What the task asks: Where the string "resized" appears in a line of the data, show that line.

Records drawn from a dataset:
============================================================
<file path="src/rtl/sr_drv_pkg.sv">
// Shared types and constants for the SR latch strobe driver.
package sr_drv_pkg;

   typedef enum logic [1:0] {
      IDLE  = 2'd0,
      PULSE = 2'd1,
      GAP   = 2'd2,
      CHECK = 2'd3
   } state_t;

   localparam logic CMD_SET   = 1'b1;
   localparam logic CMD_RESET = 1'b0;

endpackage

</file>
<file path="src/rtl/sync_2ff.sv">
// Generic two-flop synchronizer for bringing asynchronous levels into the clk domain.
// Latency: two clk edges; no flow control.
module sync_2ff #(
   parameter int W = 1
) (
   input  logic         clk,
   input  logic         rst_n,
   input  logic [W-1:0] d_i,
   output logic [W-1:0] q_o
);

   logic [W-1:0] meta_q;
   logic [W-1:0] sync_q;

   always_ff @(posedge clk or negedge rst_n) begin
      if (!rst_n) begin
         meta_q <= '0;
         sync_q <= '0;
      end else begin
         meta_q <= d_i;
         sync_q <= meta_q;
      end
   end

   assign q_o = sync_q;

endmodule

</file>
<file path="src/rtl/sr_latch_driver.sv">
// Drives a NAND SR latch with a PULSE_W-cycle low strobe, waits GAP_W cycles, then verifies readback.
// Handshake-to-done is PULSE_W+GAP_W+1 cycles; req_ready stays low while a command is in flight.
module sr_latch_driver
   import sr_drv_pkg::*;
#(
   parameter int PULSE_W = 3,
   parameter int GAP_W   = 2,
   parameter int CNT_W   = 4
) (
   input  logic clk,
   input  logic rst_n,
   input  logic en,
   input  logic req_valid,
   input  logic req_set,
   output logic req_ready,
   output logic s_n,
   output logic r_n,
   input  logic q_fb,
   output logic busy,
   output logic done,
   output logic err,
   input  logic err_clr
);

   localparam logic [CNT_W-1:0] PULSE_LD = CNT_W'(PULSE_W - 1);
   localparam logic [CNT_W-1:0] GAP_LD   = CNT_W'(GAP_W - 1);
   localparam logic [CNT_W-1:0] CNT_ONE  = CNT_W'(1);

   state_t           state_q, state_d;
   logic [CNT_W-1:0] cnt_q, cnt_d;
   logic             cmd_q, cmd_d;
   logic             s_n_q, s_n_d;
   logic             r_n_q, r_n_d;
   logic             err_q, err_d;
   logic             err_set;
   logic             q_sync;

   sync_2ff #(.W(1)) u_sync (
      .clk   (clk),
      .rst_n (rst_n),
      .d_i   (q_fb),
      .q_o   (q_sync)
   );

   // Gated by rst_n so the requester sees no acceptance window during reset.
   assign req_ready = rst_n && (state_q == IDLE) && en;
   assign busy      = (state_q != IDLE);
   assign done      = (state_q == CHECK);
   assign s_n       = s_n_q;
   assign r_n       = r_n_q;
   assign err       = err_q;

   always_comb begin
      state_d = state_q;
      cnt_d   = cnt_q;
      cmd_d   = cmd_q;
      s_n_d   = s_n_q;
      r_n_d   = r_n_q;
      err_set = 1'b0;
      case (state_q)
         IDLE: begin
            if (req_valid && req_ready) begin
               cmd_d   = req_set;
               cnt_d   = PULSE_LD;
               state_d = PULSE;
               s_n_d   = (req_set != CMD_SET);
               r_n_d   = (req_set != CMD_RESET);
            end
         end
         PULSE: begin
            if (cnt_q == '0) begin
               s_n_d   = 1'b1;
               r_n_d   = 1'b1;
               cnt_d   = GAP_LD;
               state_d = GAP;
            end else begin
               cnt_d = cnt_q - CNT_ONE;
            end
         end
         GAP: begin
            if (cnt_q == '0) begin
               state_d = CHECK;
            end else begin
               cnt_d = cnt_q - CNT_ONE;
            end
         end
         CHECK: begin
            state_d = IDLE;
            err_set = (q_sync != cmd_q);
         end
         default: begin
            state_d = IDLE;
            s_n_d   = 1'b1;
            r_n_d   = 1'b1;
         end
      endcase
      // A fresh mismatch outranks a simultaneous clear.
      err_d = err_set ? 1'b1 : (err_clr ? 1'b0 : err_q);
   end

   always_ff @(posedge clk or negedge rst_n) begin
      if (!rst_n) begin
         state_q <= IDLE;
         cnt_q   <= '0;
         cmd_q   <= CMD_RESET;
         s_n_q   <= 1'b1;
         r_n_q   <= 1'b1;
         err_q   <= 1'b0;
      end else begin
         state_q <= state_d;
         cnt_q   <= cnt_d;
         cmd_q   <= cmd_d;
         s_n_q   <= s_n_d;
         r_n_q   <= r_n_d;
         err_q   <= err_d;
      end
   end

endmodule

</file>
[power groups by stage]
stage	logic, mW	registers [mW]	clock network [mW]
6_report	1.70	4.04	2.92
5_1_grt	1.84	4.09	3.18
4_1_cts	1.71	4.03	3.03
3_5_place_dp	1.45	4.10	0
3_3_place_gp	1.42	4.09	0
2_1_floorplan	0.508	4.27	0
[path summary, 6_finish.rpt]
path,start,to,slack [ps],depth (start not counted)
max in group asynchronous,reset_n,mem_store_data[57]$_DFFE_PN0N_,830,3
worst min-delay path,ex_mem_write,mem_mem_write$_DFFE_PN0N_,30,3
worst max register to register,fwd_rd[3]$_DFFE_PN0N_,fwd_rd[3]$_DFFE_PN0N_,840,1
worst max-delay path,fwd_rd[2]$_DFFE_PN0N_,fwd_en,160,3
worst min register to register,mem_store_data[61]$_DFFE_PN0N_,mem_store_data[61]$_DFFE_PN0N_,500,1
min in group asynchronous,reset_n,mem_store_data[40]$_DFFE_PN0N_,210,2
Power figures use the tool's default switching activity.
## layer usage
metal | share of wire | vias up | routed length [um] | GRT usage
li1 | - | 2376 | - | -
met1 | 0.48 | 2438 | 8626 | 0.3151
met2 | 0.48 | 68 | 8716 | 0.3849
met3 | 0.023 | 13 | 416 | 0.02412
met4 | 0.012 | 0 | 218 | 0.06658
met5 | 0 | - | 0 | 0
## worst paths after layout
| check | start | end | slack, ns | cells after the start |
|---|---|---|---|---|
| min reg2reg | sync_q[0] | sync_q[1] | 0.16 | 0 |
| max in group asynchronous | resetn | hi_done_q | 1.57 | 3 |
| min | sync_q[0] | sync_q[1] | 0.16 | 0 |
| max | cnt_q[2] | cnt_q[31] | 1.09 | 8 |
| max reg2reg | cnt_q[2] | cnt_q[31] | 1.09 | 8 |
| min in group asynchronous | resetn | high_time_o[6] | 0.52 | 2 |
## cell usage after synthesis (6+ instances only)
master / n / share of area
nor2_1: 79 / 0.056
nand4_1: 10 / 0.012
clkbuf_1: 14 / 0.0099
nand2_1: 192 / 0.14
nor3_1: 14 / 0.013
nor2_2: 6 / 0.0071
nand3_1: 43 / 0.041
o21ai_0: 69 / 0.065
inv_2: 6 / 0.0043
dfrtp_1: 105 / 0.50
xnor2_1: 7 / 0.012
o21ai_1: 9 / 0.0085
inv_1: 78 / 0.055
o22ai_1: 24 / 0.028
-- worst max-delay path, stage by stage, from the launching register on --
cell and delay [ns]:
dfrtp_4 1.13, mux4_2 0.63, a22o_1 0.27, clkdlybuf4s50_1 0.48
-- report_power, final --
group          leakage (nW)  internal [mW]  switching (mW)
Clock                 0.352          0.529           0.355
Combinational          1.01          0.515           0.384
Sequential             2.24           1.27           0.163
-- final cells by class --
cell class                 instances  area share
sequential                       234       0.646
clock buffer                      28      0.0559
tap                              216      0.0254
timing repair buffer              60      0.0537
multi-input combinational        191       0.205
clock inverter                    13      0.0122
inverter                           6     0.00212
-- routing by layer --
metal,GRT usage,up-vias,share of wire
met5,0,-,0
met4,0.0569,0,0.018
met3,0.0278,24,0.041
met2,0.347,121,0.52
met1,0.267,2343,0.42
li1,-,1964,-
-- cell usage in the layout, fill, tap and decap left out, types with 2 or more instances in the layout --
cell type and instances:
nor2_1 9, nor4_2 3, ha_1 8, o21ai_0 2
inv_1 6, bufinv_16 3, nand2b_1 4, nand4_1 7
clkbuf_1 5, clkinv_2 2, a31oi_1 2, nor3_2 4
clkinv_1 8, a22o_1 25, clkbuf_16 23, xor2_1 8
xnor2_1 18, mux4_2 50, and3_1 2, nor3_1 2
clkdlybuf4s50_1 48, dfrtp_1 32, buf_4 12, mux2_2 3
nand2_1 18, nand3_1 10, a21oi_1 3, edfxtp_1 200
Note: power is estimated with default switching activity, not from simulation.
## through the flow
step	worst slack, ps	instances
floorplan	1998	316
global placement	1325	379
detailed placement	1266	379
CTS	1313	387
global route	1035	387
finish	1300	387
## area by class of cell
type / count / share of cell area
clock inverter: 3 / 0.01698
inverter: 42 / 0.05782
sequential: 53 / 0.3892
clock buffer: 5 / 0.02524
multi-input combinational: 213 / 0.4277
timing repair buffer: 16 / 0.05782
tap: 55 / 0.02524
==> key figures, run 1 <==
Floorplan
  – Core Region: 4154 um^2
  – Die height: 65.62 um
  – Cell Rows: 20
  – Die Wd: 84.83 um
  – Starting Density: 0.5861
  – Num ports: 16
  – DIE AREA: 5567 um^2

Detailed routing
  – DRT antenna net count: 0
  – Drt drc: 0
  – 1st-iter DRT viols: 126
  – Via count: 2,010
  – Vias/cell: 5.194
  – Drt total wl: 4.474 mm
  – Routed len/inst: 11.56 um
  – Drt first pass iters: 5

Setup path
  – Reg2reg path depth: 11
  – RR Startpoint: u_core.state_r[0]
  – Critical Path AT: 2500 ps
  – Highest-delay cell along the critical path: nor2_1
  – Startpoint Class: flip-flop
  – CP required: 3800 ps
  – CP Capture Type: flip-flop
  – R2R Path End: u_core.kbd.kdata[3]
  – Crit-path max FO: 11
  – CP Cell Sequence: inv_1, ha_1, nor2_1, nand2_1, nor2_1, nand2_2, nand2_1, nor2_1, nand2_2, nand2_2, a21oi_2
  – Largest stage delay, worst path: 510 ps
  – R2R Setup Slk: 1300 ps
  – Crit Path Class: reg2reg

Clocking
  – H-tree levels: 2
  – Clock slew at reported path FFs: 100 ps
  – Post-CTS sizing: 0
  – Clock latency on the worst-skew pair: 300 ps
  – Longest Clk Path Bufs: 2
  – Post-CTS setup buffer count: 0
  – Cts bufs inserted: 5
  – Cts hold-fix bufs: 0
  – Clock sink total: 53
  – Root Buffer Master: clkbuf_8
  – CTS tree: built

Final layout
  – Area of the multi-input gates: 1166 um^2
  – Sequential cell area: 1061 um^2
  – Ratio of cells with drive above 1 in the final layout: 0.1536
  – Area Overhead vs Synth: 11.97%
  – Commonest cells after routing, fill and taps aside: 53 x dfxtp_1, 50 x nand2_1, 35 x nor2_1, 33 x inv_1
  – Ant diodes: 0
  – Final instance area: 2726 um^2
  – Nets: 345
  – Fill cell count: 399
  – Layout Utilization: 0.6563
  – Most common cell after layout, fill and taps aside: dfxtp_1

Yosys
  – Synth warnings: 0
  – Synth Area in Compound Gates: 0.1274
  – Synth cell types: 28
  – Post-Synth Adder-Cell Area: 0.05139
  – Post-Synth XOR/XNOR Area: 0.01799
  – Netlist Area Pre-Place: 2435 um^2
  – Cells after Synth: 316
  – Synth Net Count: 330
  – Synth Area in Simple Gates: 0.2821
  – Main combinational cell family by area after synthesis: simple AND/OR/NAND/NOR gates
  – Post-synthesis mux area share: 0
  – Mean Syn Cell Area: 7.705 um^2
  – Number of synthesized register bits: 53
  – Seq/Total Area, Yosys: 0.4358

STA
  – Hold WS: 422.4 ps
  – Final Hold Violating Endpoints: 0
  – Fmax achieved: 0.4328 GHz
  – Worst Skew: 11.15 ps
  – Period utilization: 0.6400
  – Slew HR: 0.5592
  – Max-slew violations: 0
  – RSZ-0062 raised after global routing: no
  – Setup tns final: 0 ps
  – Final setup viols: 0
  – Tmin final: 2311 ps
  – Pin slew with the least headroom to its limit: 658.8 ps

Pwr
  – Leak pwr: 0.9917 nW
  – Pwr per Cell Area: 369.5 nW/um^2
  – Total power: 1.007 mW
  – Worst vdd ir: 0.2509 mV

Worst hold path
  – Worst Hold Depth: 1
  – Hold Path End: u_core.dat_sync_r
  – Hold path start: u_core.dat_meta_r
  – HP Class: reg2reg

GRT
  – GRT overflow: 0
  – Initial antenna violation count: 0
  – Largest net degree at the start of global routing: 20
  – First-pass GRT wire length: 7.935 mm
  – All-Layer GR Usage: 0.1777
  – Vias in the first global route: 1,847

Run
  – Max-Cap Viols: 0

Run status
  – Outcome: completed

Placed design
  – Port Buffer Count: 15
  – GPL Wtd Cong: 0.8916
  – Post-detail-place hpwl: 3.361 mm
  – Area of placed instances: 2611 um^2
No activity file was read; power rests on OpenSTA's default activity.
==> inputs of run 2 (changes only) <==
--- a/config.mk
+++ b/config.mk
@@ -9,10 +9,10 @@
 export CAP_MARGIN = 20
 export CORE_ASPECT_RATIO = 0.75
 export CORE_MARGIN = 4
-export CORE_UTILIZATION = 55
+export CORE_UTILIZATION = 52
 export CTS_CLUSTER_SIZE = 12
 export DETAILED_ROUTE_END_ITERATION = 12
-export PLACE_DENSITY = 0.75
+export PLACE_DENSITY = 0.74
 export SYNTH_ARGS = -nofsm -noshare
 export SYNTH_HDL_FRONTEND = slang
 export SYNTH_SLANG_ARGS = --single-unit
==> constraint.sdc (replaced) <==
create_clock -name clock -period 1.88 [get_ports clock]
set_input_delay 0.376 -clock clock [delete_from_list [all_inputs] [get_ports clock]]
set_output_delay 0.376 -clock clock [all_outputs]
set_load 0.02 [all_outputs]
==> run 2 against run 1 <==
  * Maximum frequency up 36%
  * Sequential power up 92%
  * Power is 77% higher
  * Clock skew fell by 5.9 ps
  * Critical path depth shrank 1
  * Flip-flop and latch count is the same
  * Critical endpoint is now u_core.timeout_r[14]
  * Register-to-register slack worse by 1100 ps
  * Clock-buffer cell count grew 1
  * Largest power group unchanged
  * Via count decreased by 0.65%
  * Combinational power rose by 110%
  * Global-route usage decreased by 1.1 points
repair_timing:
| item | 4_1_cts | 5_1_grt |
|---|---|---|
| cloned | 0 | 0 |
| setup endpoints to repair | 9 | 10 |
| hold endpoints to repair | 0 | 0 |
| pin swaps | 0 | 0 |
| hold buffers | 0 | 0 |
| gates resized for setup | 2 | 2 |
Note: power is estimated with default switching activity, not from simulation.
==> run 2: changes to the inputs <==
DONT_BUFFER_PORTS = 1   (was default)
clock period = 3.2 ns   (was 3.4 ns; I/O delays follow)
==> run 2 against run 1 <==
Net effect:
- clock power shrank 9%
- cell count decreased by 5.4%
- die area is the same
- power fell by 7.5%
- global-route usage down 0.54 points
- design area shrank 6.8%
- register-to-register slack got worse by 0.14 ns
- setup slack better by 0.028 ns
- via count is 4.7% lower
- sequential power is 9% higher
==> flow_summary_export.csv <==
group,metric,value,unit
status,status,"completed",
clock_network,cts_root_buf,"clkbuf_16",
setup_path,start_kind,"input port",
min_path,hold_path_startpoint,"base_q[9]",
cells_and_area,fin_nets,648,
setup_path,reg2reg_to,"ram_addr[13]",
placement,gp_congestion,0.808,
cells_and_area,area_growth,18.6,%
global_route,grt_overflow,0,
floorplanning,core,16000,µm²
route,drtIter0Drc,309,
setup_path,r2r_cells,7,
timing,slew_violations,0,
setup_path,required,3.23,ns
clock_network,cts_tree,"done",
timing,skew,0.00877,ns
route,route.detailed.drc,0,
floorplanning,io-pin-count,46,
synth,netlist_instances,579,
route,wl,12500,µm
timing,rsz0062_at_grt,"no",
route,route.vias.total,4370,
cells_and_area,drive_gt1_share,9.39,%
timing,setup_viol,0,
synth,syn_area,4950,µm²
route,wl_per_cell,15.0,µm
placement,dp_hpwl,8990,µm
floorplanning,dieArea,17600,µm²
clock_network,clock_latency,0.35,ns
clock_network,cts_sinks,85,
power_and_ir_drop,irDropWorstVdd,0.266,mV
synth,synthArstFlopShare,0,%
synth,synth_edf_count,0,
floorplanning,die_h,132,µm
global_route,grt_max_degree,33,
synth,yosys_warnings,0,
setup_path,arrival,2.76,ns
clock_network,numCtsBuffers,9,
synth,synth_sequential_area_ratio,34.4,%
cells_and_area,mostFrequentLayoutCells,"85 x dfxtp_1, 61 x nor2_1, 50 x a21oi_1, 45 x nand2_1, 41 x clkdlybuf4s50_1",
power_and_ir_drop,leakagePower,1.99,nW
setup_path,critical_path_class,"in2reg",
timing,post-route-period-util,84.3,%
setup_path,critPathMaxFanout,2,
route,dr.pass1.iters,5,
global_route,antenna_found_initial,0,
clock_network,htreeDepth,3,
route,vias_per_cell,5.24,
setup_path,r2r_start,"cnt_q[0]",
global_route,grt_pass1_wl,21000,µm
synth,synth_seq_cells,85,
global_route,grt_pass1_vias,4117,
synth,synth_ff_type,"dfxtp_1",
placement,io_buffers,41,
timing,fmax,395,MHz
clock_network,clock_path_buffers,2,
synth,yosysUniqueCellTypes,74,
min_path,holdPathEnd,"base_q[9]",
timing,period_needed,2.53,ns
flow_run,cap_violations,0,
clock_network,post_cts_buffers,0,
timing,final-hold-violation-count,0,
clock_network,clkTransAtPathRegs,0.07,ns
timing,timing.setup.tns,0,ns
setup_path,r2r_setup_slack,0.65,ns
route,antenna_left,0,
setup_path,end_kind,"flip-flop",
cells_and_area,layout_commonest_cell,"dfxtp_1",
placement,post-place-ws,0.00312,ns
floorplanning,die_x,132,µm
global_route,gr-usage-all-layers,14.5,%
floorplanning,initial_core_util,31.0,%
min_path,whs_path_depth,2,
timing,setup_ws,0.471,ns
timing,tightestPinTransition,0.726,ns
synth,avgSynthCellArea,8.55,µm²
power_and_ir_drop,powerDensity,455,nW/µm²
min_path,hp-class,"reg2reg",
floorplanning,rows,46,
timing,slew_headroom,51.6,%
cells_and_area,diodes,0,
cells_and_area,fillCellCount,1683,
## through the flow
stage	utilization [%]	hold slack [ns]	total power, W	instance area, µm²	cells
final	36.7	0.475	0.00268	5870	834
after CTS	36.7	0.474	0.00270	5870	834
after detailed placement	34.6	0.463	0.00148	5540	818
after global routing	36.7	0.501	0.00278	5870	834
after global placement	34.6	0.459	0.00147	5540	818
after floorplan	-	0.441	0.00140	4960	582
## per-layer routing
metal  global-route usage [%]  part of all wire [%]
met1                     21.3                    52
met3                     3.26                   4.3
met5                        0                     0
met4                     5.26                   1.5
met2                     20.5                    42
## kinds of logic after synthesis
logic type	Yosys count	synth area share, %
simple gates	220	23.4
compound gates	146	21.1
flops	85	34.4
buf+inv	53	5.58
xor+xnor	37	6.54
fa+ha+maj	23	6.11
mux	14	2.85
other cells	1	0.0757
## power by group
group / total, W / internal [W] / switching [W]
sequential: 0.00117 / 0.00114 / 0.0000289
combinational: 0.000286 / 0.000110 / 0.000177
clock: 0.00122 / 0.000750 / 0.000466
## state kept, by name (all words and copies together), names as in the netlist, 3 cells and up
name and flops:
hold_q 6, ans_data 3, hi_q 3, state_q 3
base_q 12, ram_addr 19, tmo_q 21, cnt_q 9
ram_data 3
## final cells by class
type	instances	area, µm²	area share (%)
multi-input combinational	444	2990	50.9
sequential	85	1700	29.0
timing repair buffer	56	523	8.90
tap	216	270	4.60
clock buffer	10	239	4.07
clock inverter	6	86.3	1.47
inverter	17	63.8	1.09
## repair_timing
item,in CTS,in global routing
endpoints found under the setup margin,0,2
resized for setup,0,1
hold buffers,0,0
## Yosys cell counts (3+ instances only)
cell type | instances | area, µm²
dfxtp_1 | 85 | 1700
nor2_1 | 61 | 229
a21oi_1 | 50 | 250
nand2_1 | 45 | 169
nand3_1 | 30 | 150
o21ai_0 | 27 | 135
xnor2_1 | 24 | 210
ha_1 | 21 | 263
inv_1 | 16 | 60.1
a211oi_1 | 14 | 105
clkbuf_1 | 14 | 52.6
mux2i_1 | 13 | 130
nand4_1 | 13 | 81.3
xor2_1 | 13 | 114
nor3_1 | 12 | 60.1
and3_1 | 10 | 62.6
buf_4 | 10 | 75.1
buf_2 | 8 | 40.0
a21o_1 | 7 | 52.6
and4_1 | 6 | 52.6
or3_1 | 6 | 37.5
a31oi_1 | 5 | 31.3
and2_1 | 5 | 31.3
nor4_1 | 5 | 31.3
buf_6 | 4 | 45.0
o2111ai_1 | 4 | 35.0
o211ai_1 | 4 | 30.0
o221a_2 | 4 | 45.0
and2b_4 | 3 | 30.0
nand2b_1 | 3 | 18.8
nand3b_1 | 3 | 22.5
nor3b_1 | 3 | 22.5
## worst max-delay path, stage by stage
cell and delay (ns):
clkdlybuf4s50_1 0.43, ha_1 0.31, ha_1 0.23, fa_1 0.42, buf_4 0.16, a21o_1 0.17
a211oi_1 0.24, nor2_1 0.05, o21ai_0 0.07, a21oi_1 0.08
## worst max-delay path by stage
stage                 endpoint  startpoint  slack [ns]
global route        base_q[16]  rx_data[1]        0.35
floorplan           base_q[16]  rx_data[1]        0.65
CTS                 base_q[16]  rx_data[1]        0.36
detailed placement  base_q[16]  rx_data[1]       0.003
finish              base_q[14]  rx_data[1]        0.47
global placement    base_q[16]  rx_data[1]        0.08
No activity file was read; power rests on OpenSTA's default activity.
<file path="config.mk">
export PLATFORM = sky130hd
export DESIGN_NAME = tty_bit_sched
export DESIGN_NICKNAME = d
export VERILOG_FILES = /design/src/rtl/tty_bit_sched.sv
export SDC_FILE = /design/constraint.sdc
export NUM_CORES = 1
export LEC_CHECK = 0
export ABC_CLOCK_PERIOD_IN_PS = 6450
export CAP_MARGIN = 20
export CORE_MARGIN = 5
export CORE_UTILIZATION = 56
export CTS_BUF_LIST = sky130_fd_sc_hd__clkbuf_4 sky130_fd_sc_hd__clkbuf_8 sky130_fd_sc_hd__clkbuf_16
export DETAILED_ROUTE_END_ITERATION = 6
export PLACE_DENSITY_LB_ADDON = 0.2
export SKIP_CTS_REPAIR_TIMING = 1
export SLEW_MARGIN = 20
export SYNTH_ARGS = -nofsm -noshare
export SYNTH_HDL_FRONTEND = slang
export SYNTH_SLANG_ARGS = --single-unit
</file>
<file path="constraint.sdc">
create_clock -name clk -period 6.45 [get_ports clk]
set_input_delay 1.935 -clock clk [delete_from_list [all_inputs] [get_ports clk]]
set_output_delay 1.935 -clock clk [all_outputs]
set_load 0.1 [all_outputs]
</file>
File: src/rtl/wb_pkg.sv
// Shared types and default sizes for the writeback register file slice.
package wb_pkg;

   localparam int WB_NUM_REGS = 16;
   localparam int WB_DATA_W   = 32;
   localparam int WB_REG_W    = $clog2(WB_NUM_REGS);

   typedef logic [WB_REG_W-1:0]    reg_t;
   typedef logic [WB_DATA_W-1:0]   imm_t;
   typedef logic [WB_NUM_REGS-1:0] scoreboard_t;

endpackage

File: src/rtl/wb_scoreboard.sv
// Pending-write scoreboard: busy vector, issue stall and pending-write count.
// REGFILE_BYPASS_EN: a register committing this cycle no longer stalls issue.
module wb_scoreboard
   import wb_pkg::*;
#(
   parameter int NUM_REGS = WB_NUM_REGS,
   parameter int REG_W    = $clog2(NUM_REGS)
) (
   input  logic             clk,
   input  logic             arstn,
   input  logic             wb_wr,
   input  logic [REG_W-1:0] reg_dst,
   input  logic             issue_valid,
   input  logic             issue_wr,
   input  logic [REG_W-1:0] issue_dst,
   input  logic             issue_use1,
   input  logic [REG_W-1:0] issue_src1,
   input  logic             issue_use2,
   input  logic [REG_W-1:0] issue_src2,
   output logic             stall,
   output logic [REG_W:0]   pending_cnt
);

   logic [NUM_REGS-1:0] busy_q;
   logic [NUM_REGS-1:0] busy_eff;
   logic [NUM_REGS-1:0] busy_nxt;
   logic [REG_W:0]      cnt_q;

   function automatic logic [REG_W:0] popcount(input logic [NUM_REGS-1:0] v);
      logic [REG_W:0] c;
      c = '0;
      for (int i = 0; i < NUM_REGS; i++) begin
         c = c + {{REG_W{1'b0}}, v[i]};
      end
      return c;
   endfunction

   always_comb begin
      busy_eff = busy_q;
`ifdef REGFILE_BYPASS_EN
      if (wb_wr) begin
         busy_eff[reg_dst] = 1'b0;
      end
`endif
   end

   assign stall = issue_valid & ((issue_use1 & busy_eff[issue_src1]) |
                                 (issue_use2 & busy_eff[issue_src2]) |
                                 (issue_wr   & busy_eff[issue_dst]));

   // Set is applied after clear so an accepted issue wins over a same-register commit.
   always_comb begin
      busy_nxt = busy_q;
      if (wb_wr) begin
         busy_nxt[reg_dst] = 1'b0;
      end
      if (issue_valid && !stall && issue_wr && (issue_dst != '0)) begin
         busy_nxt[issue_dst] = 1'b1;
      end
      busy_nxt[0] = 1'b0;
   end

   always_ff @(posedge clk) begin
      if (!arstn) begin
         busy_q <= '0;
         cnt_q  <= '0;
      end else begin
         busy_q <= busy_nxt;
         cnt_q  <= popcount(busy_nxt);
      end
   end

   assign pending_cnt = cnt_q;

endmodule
============================================================
Exercise result:
| gates resized for setup | 2 | 2 |
resized for setup,0,1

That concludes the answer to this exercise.